(Extracted records Opens)

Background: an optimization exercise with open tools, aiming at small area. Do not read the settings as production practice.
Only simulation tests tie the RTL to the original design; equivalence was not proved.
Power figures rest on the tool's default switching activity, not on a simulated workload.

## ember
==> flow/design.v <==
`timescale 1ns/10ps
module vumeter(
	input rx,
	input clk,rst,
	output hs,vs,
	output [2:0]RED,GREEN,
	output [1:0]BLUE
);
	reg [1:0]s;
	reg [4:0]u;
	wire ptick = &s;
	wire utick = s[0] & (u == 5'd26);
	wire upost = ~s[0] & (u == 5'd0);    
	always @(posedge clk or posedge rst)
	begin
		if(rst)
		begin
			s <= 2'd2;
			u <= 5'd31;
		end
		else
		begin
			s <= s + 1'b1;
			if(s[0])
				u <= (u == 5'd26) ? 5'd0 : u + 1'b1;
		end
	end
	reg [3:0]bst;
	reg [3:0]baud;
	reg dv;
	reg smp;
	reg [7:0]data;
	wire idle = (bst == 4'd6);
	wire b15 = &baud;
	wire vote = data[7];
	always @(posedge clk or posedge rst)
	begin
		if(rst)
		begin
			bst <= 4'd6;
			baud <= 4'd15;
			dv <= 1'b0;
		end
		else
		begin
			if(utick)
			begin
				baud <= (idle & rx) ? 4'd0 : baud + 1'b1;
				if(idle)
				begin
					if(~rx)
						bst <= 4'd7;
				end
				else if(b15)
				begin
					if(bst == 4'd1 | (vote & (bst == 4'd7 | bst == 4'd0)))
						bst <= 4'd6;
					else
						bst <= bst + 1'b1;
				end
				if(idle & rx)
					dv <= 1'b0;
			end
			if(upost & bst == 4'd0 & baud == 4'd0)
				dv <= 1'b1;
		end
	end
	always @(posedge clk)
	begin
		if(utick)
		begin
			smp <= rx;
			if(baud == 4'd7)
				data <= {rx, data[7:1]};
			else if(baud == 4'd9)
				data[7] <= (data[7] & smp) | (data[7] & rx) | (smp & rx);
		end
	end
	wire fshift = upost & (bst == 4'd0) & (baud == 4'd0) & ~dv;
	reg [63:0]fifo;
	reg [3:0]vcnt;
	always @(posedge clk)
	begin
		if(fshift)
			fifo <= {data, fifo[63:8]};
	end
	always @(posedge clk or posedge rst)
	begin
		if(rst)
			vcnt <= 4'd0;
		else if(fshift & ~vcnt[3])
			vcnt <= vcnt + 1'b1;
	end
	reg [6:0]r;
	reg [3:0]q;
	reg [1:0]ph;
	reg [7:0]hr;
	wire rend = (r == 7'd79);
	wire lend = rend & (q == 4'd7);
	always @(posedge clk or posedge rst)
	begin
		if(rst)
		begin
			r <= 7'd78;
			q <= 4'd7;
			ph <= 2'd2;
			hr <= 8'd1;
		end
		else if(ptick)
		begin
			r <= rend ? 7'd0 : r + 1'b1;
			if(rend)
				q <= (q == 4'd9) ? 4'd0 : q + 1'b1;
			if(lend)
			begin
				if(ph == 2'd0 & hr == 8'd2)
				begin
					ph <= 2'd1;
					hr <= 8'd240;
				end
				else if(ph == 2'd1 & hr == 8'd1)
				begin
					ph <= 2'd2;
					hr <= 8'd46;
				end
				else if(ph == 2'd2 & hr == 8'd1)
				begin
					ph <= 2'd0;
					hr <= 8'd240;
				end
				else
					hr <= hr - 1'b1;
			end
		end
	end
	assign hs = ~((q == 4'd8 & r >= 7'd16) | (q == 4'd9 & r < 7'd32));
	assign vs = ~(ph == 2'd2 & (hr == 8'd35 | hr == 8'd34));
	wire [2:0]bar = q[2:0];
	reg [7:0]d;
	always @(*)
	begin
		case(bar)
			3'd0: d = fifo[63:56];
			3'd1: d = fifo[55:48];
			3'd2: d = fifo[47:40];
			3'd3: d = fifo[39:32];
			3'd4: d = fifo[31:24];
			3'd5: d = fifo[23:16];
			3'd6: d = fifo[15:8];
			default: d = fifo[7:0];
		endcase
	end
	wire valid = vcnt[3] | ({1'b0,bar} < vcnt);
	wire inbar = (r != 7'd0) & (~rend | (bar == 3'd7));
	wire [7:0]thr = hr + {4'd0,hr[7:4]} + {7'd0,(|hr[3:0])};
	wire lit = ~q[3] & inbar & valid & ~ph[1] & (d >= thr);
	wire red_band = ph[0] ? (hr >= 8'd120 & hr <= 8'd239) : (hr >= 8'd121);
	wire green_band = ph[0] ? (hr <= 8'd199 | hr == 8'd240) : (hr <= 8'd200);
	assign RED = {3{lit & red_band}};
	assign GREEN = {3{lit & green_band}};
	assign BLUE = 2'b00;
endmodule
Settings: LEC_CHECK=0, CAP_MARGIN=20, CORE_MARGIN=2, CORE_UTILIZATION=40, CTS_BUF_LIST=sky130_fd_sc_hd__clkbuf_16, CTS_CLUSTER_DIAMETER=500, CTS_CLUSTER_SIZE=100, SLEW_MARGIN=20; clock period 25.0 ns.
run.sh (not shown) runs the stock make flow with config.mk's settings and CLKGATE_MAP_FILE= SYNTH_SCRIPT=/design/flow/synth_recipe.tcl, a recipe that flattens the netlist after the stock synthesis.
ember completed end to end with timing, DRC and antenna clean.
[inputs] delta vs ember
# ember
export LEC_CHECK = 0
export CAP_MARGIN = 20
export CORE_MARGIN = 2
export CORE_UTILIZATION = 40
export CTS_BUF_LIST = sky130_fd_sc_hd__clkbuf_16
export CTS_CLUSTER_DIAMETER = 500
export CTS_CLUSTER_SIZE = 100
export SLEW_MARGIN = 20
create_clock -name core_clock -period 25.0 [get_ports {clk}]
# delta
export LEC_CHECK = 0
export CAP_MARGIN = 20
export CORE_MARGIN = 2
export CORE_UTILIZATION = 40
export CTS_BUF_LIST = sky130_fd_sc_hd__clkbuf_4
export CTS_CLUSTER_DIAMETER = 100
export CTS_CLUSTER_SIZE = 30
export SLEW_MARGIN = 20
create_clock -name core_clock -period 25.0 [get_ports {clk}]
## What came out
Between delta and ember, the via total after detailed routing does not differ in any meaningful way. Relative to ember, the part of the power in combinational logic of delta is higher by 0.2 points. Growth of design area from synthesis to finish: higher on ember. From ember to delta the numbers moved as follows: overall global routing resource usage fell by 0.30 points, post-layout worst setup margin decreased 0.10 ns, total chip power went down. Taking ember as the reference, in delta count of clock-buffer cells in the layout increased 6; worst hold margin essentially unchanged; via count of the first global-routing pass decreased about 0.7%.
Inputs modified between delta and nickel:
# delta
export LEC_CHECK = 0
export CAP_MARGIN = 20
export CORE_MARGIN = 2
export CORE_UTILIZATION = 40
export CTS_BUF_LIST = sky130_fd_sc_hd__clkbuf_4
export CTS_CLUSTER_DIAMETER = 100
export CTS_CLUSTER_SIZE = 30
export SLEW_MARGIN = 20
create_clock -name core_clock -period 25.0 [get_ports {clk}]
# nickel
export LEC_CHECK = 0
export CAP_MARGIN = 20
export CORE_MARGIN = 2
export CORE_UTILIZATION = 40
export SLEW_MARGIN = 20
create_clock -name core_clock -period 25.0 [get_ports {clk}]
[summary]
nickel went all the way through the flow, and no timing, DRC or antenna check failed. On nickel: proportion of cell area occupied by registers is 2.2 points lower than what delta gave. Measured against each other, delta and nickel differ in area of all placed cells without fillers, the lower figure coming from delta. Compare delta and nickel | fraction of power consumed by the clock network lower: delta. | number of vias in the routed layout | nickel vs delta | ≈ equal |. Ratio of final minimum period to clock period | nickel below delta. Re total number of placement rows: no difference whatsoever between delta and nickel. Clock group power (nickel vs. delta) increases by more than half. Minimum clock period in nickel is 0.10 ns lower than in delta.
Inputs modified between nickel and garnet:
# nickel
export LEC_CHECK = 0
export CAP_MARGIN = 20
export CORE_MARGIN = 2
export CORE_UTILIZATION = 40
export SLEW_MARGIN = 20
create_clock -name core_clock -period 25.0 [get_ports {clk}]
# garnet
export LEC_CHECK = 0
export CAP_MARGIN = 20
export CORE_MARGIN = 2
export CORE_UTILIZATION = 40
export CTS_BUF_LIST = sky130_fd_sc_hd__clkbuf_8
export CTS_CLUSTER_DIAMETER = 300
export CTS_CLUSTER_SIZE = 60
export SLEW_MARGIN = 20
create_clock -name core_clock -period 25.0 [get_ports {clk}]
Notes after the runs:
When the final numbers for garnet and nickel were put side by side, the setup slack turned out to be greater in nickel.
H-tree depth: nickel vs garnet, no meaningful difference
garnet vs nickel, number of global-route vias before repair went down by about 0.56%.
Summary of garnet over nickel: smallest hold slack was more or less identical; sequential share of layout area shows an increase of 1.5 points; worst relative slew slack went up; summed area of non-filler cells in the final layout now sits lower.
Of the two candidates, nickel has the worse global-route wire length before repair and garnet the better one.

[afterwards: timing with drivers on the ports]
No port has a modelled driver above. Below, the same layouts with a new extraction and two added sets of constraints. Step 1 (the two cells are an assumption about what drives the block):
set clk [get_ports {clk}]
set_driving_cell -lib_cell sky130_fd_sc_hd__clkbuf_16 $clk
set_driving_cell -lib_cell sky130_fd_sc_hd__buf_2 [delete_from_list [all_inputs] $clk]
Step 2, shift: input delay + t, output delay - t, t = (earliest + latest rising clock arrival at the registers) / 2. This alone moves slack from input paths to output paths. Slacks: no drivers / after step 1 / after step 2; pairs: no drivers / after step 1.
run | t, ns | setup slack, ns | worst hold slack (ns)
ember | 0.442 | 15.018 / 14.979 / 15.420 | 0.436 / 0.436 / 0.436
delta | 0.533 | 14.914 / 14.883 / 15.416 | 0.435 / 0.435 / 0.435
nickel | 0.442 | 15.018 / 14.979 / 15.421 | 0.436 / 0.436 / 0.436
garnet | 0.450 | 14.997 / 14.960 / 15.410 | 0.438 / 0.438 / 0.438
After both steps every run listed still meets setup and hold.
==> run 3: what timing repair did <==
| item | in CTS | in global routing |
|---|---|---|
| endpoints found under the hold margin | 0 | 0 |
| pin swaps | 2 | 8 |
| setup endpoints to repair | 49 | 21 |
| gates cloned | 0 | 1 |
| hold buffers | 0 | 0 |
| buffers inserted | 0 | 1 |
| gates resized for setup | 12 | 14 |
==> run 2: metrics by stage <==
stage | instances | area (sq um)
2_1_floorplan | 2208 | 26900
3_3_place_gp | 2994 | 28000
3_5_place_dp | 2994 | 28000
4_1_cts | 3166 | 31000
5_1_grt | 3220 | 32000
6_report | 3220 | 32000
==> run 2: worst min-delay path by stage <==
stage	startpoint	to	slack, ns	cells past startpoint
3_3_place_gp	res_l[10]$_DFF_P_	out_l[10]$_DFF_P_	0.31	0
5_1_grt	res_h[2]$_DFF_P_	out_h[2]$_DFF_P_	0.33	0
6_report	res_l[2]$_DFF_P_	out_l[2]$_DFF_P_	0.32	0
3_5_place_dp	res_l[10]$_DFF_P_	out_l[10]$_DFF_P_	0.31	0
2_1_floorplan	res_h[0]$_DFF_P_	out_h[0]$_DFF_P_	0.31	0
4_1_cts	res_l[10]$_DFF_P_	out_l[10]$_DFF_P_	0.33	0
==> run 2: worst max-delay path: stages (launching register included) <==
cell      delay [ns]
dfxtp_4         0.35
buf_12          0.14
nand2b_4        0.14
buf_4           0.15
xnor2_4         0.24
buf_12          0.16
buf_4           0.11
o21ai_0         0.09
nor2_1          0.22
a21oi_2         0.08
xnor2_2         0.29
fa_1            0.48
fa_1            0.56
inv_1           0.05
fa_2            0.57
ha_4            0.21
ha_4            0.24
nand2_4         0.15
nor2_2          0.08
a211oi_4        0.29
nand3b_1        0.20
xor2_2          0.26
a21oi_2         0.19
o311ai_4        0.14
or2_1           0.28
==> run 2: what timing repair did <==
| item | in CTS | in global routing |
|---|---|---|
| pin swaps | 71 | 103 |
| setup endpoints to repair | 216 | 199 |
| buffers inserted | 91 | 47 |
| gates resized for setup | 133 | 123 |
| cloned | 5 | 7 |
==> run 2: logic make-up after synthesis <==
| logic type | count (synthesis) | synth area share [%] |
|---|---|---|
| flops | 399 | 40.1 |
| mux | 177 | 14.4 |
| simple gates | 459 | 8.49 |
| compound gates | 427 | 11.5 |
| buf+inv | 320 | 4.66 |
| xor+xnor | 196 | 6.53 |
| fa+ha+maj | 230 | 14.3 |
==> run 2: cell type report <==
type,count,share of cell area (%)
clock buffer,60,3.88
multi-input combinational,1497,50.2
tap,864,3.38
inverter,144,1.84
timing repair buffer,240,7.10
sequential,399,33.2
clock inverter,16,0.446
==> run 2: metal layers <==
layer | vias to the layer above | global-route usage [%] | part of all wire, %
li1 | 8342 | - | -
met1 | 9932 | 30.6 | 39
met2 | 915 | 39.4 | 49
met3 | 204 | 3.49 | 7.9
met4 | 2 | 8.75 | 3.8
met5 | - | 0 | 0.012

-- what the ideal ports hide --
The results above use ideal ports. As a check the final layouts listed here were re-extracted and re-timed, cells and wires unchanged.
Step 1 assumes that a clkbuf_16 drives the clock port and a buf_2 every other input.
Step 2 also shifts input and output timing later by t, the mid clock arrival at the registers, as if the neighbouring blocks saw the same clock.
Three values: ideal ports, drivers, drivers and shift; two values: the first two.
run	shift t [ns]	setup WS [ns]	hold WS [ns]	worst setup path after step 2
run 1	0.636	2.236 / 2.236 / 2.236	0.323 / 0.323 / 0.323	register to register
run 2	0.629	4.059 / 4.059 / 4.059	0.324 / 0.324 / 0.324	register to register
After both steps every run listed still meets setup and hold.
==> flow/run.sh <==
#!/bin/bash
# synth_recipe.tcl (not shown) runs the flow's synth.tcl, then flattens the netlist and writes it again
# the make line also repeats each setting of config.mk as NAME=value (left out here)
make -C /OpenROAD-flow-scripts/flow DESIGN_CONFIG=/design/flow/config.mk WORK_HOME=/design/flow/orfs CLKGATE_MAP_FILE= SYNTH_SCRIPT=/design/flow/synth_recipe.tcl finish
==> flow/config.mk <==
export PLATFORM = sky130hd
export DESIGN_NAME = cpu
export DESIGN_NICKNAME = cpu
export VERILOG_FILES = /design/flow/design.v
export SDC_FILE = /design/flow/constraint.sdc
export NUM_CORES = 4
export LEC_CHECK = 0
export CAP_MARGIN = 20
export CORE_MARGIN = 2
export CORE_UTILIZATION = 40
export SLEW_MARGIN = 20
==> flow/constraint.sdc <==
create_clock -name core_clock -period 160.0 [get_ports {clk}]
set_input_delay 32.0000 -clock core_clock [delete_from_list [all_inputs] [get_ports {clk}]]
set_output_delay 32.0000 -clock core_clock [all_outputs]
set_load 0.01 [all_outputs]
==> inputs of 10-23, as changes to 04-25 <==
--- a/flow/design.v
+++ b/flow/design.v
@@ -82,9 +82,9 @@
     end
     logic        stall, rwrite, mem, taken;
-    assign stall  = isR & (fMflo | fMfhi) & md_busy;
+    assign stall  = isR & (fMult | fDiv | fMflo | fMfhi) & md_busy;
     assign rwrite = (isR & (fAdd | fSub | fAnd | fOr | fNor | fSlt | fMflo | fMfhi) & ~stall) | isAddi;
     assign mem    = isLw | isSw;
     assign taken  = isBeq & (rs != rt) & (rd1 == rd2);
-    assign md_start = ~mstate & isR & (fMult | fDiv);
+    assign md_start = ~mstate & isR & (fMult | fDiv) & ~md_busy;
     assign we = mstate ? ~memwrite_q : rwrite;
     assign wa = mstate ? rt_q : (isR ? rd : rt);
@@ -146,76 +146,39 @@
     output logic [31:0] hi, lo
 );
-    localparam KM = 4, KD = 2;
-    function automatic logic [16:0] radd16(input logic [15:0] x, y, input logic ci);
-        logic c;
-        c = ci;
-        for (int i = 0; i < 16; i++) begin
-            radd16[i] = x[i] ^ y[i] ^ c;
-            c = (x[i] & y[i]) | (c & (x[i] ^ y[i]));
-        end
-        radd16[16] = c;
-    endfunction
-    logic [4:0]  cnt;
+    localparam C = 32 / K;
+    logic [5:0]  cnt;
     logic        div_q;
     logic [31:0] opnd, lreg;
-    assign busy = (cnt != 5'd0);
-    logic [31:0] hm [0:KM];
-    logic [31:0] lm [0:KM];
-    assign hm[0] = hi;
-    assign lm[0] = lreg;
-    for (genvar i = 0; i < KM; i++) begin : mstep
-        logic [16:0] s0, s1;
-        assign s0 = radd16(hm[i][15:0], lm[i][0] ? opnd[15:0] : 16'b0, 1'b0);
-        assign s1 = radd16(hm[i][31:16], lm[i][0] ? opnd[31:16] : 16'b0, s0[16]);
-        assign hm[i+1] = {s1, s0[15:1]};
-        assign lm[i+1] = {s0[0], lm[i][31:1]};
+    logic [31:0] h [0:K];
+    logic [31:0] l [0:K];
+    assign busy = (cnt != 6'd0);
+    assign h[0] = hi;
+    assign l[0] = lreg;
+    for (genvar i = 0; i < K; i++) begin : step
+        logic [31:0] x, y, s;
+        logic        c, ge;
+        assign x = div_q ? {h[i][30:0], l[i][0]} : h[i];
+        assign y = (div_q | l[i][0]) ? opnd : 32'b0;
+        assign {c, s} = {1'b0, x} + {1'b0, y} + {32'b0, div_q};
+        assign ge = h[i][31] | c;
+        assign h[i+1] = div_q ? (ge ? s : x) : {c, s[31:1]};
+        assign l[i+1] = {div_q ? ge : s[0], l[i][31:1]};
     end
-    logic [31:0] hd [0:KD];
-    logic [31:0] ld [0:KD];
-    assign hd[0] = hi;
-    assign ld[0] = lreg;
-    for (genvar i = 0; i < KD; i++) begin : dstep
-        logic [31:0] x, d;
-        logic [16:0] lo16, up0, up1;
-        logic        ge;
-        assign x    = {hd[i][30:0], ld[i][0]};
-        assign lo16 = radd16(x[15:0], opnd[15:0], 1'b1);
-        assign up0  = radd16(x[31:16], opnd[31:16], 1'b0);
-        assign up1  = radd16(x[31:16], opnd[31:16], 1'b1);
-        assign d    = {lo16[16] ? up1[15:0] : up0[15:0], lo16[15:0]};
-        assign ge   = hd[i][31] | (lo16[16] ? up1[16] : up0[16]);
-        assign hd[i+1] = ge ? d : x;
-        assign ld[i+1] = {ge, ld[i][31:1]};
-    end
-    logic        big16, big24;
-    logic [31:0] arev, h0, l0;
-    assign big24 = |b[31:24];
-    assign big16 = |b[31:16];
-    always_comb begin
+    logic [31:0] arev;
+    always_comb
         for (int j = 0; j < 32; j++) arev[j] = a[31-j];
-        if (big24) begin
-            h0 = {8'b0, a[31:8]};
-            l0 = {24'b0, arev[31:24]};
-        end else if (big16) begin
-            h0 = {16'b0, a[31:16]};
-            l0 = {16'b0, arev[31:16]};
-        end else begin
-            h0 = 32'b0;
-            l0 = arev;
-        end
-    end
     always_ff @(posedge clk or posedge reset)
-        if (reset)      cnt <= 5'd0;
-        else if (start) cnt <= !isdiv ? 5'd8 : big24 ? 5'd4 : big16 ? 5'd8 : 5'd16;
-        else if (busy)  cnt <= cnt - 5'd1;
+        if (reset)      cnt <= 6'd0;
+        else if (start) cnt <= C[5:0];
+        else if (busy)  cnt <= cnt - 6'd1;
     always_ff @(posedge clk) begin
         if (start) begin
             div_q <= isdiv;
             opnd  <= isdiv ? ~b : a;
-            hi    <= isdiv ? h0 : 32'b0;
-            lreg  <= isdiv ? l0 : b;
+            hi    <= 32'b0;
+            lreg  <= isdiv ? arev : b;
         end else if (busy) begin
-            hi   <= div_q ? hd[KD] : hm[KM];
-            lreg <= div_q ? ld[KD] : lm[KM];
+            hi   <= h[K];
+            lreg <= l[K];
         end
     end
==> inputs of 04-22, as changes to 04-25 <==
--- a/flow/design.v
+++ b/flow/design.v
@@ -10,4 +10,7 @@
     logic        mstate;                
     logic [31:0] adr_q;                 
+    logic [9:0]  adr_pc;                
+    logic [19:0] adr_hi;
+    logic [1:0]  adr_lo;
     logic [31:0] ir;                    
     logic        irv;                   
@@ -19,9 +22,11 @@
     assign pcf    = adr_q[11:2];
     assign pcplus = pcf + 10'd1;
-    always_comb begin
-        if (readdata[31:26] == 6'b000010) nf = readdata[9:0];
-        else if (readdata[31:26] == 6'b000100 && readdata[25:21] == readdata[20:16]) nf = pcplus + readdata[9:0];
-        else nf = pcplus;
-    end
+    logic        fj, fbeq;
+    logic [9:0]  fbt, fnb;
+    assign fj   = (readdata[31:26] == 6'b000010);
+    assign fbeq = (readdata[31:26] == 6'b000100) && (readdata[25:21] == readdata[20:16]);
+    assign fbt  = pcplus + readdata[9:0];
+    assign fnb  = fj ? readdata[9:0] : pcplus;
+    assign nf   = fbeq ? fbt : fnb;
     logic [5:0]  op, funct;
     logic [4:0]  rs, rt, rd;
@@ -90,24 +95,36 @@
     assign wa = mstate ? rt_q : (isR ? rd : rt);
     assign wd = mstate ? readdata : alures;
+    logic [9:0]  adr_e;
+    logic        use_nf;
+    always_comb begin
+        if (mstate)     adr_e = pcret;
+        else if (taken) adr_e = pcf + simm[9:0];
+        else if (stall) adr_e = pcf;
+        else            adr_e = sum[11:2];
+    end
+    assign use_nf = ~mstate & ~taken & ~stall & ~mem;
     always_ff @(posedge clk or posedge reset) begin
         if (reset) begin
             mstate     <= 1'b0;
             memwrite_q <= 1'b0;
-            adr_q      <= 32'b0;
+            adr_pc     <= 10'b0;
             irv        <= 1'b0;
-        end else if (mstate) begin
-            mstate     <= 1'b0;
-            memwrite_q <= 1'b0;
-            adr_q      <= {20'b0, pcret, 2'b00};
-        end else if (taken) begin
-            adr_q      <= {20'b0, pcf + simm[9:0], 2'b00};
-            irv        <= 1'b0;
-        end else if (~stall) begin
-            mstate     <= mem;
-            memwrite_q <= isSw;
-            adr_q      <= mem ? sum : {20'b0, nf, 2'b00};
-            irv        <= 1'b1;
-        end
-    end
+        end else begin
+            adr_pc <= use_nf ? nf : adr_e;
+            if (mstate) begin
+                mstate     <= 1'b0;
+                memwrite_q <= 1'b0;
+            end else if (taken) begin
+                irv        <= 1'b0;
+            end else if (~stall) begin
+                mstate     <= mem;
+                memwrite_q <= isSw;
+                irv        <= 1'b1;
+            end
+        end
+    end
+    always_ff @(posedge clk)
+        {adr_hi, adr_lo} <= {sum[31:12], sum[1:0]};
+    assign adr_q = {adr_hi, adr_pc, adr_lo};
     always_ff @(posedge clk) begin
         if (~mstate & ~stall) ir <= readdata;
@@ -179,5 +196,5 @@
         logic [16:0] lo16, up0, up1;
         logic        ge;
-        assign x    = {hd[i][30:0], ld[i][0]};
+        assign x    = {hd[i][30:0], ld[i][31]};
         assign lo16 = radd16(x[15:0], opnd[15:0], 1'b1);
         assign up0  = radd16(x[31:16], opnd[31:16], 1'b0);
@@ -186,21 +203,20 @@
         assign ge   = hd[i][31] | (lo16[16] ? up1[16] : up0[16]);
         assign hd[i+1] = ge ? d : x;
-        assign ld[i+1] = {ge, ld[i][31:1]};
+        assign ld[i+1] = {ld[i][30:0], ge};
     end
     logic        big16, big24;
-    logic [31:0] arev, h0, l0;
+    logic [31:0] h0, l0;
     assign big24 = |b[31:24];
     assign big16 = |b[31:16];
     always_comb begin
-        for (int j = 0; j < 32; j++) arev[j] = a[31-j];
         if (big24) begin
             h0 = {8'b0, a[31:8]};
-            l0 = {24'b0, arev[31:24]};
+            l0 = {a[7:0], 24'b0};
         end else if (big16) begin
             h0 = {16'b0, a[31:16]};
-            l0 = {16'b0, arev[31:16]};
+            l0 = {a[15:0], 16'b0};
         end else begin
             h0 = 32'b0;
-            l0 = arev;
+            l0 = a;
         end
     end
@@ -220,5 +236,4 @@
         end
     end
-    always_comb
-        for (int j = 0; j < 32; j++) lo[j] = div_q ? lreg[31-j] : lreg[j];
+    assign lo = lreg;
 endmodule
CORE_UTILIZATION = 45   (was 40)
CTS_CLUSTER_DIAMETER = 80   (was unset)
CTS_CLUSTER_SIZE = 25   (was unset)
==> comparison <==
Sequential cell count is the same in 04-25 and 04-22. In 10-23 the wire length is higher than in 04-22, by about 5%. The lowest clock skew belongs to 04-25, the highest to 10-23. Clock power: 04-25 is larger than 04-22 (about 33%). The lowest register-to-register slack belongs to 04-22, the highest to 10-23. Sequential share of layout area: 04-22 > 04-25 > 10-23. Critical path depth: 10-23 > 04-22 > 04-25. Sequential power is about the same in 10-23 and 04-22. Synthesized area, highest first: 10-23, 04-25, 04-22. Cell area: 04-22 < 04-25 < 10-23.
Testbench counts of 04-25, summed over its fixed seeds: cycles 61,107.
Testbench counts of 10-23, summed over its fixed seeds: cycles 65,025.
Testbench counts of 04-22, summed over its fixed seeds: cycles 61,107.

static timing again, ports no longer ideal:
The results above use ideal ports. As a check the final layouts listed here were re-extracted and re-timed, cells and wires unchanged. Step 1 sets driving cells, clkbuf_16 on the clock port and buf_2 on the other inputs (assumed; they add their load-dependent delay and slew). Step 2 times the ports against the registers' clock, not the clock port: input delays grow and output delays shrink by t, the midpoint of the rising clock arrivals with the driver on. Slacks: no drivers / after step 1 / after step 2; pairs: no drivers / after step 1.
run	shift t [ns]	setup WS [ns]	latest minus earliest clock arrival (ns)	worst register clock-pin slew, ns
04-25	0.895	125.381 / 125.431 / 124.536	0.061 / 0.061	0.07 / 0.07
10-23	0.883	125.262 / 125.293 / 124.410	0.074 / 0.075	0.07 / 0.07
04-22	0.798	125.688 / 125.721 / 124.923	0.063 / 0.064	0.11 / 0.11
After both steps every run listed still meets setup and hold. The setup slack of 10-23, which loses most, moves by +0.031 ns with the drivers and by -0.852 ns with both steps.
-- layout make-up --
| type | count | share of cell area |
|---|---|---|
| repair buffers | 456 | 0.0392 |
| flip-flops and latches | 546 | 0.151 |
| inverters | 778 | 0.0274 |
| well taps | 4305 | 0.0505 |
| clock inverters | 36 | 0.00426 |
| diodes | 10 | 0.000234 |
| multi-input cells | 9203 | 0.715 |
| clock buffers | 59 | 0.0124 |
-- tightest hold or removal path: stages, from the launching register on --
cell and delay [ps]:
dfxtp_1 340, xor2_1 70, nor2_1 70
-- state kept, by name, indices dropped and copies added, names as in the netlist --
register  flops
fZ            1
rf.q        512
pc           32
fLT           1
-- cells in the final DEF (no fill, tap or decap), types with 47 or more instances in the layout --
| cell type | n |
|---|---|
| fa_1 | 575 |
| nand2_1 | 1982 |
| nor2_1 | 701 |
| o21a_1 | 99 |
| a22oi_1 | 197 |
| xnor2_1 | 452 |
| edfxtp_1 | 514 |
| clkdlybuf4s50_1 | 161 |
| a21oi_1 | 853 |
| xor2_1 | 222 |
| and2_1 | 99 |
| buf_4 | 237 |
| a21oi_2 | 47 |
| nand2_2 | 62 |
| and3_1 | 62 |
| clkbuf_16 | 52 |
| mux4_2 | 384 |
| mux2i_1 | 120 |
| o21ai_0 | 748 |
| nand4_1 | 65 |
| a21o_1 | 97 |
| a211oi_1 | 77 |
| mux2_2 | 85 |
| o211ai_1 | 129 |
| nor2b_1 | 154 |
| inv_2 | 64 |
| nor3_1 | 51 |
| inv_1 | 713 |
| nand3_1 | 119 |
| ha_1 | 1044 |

(Extracted records Closes)

> [Task objective] In the data above, retype exactly and only the lines between the one holding "[31:0] ld [0:KD];" and the one holding "cnt <= 5'd0;", inclusive.

> [Worked solution]
-    logic [31:0] ld [0:KD];
-    assign hd[0] = hi;
-    assign ld[0] = lreg;
-    for (genvar i = 0; i < KD; i++) begin : dstep
-        logic [31:0] x, d;
-        logic [16:0] lo16, up0, up1;
-        logic        ge;
-        assign x    = {hd[i][30:0], ld[i][0]};
-        assign lo16 = radd16(x[15:0], opnd[15:0], 1'b1);
-        assign up0  = radd16(x[31:16], opnd[31:16], 1'b0);
-        assign up1  = radd16(x[31:16], opnd[31:16], 1'b1);
-        assign d    = {lo16[16] ? up1[15:0] : up0[15:0], lo16[15:0]};
-        assign ge   = hd[i][31] | (lo16[16] ? up1[16] : up0[16]);
-        assign hd[i+1] = ge ? d : x;
-        assign ld[i+1] = {ge, ld[i][31:1]};
-    end
-    logic        big16, big24;
-    logic [31:0] arev, h0, l0;
-    assign big24 = |b[31:24];
-    assign big16 = |b[31:16];
-    always_comb begin
+    logic [31:0] arev;
+    always_comb
         for (int j = 0; j < 32; j++) arev[j] = a[31-j];
-        if (big24) begin
-            h0 = {8'b0, a[31:8]};
-            l0 = {24'b0, arev[31:24]};
-        end else if (big16) begin
-            h0 = {16'b0, a[31:16]};
-            l0 = {16'b0, arev[31:16]};
-        end else begin
-            h0 = 32'b0;
-            l0 = arev;
-        end
-    end
     always_ff @(posedge clk or posedge reset)
-        if (reset)      cnt <= 5'd0;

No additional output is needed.